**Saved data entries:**
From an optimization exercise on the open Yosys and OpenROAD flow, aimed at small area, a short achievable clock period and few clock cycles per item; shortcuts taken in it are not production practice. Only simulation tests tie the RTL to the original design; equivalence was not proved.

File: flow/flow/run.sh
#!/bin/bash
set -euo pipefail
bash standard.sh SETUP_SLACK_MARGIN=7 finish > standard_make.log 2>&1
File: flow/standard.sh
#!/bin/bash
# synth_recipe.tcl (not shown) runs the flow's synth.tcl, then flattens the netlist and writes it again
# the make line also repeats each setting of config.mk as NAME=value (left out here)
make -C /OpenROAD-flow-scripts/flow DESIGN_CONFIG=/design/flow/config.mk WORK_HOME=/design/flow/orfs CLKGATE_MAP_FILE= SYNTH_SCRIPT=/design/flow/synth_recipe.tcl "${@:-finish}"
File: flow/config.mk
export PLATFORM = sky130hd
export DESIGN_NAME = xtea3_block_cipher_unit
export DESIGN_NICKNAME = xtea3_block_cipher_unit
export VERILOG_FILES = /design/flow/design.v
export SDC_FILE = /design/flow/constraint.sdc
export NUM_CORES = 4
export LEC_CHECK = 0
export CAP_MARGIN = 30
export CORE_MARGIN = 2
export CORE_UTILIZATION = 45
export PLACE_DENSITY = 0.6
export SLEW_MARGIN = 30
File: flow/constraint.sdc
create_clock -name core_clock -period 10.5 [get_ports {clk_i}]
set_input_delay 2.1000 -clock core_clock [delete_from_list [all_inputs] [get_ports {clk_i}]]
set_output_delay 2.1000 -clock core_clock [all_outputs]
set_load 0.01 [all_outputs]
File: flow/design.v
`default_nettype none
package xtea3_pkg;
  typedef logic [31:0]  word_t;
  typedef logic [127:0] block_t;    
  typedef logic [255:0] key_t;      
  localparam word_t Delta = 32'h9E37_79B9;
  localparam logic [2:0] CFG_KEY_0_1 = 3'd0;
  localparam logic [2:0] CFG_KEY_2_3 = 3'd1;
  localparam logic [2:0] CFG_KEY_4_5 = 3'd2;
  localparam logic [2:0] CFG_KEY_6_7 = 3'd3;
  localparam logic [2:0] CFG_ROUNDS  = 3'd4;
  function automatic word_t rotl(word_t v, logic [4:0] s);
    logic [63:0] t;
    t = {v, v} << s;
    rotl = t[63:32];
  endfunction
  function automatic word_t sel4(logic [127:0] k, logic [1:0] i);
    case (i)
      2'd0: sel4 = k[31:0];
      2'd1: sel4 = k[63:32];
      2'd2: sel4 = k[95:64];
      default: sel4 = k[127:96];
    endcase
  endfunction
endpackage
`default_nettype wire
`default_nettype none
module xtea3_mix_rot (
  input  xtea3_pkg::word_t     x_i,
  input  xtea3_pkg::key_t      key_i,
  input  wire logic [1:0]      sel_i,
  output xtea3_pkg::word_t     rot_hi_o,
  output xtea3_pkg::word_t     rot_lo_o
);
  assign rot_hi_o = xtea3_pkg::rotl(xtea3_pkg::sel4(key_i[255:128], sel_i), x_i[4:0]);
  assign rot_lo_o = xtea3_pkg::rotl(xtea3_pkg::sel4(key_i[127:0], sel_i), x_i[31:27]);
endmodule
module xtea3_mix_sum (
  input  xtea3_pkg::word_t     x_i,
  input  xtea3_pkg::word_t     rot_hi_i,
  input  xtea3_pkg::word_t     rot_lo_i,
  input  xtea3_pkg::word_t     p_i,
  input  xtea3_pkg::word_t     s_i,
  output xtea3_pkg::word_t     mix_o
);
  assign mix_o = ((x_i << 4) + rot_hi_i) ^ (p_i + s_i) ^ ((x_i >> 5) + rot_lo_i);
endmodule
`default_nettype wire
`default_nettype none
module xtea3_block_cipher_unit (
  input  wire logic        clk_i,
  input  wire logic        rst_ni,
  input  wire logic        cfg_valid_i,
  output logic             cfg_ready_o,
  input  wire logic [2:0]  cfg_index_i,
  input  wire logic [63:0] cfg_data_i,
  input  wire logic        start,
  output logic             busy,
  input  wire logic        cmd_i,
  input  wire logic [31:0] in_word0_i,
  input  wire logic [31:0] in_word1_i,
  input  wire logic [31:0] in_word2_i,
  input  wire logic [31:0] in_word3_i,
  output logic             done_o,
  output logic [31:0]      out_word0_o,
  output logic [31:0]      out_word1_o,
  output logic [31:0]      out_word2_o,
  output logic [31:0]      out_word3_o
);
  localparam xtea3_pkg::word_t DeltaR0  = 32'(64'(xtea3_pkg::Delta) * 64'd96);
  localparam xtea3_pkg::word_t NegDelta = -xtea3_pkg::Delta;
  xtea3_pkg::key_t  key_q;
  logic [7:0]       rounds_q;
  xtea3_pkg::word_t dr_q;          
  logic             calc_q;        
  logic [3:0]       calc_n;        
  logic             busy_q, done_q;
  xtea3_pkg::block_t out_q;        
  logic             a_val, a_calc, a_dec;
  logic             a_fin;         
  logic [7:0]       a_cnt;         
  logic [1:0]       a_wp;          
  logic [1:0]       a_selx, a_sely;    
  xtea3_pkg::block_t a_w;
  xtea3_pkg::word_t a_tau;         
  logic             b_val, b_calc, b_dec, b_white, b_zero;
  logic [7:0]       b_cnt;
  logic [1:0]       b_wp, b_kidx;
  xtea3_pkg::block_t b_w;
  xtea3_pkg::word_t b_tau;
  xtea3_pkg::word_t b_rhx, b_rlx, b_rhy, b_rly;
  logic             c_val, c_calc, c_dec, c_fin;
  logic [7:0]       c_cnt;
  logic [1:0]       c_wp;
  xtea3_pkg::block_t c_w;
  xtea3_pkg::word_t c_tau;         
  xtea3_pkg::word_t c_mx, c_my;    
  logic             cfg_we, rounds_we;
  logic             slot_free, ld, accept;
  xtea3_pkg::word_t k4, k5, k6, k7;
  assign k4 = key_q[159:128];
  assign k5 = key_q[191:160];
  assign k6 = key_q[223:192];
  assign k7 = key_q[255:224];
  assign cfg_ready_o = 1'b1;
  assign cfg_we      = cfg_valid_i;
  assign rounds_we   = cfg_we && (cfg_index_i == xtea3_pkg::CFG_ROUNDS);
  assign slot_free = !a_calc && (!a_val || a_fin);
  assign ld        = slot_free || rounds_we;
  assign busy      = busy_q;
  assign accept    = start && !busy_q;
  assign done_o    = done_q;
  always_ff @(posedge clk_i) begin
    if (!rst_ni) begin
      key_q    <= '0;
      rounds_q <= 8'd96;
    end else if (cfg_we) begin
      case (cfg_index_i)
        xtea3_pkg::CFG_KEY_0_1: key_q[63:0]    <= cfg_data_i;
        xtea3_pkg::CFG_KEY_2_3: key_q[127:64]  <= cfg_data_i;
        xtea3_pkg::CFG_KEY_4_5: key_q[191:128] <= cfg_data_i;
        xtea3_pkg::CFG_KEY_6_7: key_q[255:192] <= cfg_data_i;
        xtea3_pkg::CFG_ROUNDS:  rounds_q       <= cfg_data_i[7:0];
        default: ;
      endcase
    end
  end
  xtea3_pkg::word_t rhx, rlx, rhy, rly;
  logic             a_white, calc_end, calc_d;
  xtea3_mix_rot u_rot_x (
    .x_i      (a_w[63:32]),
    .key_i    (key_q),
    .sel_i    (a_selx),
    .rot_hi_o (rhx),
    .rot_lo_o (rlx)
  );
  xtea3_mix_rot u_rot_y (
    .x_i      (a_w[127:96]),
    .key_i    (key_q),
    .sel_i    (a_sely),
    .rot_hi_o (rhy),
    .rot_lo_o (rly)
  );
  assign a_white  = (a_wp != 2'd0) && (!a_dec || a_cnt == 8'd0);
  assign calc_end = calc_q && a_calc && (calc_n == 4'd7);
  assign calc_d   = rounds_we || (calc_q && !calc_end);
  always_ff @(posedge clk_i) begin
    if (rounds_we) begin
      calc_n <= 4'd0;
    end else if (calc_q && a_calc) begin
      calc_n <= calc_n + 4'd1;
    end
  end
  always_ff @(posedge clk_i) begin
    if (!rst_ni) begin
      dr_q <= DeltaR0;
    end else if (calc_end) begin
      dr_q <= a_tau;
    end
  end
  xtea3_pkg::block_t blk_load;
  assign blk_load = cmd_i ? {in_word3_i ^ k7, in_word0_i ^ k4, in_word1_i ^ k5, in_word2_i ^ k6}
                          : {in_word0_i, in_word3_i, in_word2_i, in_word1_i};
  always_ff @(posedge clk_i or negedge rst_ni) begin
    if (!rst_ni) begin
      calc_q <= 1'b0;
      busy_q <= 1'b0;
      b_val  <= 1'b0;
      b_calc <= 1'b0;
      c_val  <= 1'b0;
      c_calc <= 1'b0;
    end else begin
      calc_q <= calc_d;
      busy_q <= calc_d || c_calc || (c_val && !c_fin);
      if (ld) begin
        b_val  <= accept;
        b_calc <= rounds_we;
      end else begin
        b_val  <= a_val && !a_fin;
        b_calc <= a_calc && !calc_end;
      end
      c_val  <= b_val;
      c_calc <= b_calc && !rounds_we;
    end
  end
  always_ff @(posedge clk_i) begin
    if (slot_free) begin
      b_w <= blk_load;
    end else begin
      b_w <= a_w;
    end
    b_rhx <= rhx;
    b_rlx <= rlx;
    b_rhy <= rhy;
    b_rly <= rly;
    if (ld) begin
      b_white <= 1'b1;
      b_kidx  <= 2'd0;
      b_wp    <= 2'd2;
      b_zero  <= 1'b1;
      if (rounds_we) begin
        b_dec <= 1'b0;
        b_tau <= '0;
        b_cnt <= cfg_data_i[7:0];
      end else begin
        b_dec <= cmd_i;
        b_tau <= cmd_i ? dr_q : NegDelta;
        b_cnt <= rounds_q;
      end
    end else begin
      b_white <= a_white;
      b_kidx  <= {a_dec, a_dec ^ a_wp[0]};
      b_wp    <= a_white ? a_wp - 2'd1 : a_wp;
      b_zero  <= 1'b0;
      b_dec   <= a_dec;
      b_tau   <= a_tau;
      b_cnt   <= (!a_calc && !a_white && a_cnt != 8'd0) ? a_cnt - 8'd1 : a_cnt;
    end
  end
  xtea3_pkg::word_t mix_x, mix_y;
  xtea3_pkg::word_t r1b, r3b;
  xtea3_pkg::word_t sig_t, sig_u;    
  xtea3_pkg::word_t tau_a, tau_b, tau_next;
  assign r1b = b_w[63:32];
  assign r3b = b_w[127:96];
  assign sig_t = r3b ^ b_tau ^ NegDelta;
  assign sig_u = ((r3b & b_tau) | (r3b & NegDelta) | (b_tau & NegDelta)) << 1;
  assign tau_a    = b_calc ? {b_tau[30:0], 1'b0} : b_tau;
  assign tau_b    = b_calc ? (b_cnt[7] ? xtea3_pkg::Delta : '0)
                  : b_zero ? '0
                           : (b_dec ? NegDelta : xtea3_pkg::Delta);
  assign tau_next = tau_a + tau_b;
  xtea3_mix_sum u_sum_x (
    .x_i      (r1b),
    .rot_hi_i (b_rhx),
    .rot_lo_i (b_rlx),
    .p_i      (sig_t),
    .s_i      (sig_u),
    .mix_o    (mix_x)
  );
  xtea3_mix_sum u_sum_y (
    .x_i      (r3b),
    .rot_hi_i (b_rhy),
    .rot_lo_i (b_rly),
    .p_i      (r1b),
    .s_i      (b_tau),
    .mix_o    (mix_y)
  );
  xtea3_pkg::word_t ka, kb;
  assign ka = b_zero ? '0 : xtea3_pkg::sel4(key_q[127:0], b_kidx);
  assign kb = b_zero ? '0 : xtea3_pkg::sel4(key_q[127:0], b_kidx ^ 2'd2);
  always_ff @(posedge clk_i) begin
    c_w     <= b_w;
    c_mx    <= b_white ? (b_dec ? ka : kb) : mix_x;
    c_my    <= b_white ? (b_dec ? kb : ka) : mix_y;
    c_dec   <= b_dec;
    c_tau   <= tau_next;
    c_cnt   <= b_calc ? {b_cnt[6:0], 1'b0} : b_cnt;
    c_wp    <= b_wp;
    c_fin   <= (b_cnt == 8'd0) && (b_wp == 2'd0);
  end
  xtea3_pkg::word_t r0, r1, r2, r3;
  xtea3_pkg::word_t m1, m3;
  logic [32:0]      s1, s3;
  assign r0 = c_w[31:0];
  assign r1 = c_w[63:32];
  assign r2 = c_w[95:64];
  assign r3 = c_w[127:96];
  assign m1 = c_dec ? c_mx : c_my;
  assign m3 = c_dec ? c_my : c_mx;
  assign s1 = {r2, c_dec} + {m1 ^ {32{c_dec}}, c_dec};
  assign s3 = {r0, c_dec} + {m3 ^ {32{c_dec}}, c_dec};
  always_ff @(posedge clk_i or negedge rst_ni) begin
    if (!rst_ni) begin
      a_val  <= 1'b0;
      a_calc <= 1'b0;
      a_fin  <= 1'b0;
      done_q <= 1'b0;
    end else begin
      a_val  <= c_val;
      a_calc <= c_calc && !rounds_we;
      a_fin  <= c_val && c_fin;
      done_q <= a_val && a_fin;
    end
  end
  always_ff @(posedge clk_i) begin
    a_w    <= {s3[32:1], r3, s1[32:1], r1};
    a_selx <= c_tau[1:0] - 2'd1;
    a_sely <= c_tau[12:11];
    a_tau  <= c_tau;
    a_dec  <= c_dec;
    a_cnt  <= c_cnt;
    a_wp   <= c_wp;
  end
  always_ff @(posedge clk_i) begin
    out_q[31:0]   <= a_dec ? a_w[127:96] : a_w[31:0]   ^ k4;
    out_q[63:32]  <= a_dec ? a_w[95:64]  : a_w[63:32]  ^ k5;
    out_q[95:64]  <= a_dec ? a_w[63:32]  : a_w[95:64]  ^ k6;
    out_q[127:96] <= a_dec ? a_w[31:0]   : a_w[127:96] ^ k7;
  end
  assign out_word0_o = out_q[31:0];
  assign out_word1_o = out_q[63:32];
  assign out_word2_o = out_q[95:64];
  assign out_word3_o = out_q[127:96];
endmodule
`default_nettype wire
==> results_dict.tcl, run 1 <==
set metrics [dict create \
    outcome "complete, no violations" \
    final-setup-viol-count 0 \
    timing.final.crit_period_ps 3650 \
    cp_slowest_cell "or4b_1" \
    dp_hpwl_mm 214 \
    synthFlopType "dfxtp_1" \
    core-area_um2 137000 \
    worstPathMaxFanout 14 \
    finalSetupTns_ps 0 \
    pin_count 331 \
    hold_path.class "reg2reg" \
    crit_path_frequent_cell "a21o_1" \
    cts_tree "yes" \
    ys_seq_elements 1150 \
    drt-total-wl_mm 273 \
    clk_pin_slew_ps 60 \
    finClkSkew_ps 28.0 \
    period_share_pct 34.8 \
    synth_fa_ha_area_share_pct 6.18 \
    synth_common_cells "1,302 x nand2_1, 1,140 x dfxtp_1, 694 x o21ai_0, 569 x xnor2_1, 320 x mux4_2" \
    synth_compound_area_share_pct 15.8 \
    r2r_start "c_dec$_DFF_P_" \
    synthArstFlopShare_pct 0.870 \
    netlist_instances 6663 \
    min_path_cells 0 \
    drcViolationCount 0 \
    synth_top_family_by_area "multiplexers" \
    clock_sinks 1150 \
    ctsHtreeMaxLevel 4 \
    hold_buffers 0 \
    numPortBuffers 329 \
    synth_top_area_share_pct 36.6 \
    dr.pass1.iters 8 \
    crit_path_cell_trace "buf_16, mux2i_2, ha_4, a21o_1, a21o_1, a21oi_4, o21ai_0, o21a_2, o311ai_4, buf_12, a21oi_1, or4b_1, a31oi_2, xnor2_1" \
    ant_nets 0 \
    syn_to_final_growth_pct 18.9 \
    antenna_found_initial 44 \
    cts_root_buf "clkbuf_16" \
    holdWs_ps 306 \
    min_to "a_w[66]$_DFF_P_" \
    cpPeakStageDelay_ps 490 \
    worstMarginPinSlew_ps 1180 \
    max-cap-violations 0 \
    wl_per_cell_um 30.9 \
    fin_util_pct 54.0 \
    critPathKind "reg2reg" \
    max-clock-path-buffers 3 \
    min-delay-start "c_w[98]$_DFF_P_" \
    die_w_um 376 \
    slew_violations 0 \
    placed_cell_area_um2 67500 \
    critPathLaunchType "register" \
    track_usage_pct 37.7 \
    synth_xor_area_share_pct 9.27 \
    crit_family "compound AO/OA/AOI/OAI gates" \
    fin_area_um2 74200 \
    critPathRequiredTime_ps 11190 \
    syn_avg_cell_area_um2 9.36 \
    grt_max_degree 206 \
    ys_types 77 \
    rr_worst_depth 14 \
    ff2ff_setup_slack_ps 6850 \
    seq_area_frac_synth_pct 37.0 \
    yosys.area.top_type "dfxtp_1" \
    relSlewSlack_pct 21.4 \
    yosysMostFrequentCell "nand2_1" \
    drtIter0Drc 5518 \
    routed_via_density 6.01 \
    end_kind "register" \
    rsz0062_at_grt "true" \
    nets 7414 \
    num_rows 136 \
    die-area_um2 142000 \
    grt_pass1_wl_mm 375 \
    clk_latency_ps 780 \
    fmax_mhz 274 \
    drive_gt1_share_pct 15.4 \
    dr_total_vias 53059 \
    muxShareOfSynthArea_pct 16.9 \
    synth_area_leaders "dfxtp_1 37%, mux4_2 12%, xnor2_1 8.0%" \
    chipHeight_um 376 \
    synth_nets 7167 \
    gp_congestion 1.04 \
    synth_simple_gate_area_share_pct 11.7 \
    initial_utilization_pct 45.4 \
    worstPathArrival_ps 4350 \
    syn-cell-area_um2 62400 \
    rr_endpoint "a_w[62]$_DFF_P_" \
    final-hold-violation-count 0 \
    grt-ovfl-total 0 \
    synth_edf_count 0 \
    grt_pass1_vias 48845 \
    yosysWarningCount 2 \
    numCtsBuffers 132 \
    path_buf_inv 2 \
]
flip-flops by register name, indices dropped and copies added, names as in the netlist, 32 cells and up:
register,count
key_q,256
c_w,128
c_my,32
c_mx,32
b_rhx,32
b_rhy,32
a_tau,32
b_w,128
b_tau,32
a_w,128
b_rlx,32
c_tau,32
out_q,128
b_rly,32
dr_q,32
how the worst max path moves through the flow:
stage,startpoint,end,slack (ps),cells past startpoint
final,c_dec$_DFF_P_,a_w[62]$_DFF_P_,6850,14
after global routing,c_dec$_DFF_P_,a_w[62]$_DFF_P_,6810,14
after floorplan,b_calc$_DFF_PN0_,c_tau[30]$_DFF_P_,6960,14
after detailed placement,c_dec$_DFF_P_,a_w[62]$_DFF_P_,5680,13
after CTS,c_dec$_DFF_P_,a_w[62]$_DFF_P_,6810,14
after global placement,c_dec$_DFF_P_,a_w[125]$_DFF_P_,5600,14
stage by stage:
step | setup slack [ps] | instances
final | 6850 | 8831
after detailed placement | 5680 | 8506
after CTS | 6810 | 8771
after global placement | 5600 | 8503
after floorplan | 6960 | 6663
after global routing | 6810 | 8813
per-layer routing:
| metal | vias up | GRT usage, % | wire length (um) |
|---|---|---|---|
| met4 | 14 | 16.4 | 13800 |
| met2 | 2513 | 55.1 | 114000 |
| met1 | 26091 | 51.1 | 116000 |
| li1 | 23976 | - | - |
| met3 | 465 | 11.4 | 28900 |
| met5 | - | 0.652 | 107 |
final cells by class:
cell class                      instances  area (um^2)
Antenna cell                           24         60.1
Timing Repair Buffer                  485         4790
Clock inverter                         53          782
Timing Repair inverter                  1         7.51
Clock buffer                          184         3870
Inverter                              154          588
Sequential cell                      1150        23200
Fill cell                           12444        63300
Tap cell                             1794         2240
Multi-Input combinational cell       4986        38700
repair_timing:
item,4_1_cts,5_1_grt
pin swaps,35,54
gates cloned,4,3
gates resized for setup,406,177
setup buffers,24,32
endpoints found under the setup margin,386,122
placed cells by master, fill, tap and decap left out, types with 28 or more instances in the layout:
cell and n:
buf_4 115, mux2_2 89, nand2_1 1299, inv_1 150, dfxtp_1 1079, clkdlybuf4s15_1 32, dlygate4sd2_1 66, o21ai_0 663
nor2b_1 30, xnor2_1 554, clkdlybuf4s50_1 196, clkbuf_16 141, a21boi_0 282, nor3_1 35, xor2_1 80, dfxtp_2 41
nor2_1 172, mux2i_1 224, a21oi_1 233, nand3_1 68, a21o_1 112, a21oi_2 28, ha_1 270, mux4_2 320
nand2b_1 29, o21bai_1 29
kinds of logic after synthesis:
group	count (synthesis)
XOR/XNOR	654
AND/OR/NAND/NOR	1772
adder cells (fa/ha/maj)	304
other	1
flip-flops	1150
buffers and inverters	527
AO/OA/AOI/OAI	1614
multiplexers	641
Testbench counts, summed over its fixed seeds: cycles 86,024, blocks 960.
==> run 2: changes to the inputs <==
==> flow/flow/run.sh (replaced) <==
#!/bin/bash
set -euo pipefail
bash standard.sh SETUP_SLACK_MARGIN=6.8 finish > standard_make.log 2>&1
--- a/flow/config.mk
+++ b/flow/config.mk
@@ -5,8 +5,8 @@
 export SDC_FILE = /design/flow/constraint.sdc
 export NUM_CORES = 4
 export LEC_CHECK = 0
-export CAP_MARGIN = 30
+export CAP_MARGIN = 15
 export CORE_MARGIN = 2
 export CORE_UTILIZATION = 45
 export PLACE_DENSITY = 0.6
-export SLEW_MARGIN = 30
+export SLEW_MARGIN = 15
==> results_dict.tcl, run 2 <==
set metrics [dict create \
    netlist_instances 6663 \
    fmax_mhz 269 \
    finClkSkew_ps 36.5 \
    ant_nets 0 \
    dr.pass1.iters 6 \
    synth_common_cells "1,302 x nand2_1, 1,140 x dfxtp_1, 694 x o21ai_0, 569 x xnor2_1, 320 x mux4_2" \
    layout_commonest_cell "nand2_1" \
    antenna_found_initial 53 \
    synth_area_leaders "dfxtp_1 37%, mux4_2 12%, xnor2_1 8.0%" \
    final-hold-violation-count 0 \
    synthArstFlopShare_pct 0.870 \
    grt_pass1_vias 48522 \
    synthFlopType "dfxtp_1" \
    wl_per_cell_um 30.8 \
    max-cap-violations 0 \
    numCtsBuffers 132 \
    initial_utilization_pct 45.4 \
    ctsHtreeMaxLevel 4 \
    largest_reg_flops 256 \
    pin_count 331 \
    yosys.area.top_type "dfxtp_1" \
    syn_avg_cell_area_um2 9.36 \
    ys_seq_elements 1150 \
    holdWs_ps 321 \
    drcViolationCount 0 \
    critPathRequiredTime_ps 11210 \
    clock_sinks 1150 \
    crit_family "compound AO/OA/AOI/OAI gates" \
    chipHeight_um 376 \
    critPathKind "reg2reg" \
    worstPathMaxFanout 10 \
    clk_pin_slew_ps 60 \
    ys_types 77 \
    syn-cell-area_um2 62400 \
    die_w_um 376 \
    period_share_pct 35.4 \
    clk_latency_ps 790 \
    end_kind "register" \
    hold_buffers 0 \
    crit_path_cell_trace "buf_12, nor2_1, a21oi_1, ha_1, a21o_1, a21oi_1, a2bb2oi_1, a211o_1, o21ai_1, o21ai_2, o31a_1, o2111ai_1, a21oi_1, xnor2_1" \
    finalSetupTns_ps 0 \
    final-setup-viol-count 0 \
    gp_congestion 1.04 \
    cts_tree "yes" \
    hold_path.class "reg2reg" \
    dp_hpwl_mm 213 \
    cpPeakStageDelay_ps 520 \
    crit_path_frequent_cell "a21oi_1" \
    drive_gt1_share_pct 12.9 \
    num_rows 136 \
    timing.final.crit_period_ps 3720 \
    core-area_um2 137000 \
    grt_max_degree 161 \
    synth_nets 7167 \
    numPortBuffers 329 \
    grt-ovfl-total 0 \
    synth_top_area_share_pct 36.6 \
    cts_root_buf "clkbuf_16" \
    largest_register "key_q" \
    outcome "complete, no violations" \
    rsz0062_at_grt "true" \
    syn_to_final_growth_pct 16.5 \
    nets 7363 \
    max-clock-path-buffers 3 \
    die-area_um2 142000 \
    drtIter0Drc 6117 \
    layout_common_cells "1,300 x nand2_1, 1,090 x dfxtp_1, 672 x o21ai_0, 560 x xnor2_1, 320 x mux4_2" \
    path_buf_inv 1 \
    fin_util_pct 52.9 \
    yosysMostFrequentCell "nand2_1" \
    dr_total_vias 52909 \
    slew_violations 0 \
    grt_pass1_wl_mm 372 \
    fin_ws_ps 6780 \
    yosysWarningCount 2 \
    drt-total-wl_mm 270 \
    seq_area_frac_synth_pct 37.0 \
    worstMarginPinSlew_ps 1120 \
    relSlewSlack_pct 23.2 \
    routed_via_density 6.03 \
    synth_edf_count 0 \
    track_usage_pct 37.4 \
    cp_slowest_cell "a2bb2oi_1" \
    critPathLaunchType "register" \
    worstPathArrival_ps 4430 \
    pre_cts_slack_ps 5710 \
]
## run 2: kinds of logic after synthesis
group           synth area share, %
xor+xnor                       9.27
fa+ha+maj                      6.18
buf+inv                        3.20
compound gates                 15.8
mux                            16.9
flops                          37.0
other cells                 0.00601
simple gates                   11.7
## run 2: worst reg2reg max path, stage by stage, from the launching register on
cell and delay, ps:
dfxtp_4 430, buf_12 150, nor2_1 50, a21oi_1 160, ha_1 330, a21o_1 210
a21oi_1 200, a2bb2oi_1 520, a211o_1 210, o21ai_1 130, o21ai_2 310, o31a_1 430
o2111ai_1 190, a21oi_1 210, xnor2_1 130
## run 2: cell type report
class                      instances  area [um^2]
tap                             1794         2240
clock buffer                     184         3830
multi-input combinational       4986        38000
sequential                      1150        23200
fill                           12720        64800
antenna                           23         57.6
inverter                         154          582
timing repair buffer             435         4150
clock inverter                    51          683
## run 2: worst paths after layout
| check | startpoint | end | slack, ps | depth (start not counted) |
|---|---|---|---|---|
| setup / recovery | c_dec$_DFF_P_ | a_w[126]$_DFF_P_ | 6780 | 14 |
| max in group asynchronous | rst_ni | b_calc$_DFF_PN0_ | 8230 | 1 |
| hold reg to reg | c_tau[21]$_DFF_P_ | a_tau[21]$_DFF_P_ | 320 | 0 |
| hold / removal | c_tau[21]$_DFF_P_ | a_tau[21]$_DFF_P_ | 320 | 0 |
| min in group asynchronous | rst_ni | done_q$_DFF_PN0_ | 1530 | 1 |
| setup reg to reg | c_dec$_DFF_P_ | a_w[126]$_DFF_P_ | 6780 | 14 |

**Activity:** Give only the lines from the one holding "worstMarginPinSlew_ps 1180 \" through the one holding "placed_cell_area_um2 67500 \", each restated exactly as it appears above.

**Solution for this task:**
    worstMarginPinSlew_ps 1180 \
    max-cap-violations 0 \
    wl_per_cell_um 30.9 \
    fin_util_pct 54.0 \
    critPathKind "reg2reg" \
    max-clock-path-buffers 3 \
    min-delay-start "c_w[98]$_DFF_P_" \
    die_w_um 376 \
    slew_violations 0 \
    placed_cell_area_um2 67500 \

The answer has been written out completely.